Aun así, el nombre sobrevivió, y con él la historia. La flor de la pasión sigue llamándose así en todos los idiomas del cristianismo. Pero con el paso del tiempo el sentido teológico se diluyó, y la palabra “pasión” recuperó su acepción más humana. En los jardines modernos, la Passiflora ya no recuerda a los clavos de Cristo, sino al calor de los trópicos. La flor que nació como símbolo de la crucifixión terminó convertida, por pura ironía, en emblema de la sensualidad.

Si uno la observa de cerca, entiende por qué. Sus filamentos son una geometría hipnótica de púrpuras y blancos, su estructura parece diseñada por un relojero místico, y su fruto, el maracuyá, tiene un aroma que no parece pertenecer a este planeta. Es como si la flor se hubiera burlado de siglos de interpretaciones piadosas y hubiera decidido seguir floreciendo por su cuenta, sin pedir permiso a nadie. 

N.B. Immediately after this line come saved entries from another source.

Background: an optimization exercise with open tools, aiming at small area, a short achievable clock period and few clock cycles per item. Do not read the settings as production practice.
Function was checked by simulation only, so behaviour that the tests miss may differ from the original.
Power and IR drop assume default switching activity.

## build 19
// tc_uplink_codec
module tc_uplink_codec (
    input  wire        clk,
    input  wire        rst_n,
    input  wire        in_valid,
    output reg         in_ready,
    input  wire [7:0]  in_data,
    input  wire        in_last,
    input  wire [1:0]  in_op,
    output reg         out_valid,
    input  wire        out_ready,
    output reg  [7:0]  out_data,
    output reg         out_last,
    output wire [15:0] out_res
);
    localparam [1:0] OP_CRC  = 2'd0;
    localparam [1:0] OP_SCR  = 2'd1;
    localparam [1:0] OP_CLTU = 2'd2;
    localparam [1:0] OP_TC   = 2'd3;
    localparam [2:0] S_IDLE  = 3'd0;
    localparam [2:0] S_SYNC1 = 3'd1;
    localparam [2:0] S_BODY  = 3'd2;
    localparam [2:0] S_FILL  = 3'd3;
    localparam [2:0] S_PAR   = 3'd4;
    localparam [2:0] S_TAIL  = 3'd5;
    localparam [1:0] SRC_DATA  = 2'd0;
    localparam [1:0] SRC_CRCHI = 2'd1;
    localparam [1:0] SRC_CRCLO = 2'd2;
    localparam [1:0] SRC_DONE  = 2'd3;
    function [15:0] crc16_byte;
        input [15:0] c;
        input [7:0]  b;
        integer k;
        reg [15:0] r;
        begin
            r = c ^ {b, 8'h00};
            for (k = 0; k < 8; k = k + 1)
                r = r[15] ? ((r << 1) ^ 16'h1021) : (r << 1);
            crc16_byte = r;
        end
    endfunction
    function [7:0] par_step;
        input [7:0] a;
        input [7:0] b;
        reg [7:0] x;
        begin
            x = a ^ b;
            par_step = {x[6:0], x[7]};
        end
    endfunction
    function [7:0] scr_step;
        input [7:0] y;
        scr_step = {y[0] ^ y[2] ^ y[7], y[4] ^ y[7], y[3] ^ y[6], y[2] ^ y[5],
                    y[1] ^ y[4], y[0] ^ y[3], y[0] ^ y[7], y[1] ^ y[4] ^ y[7]};
    endfunction
    reg [2:0]  state;
    reg [1:0]  op;
    reg [1:0]  src;
    reg        first;      
    reg [15:0] res;        
    reg        carry;      
  ...
make LEC_CHECK=0 ABC_AREA=1 CAP_MARGIN=20 CORE_MARGIN=2 CORE_UTILIZATION=40 PLACE_DENSITY=0.6 SETUP_SLACK_MARGIN=3.0 SLEW_MARGIN=20 finish   # period 5.0 ns
run.sh (not shown) runs the stock make flow with config.mk's settings and CLKGATE_MAP_FILE= SYNTH_SCRIPT=/design/flow/synth_recipe.tcl, a recipe that flattens the netlist after the stock synthesis.
Testbench counts of build 19, summed over its fixed seeds: cycles 19,099, bytes 15,499.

Y sin embargo, algo de aquel viejo impulso misionero persiste. Cada vez que alguien pregunta por qué se llama “flor de la pasión”, repite —sin saberlo— una historia de evangelización, exotismo y asombro. Una historia en la que los europeos creyeron ver a Cristo en una flor americana, y los americanos vieron, simplemente, una flor.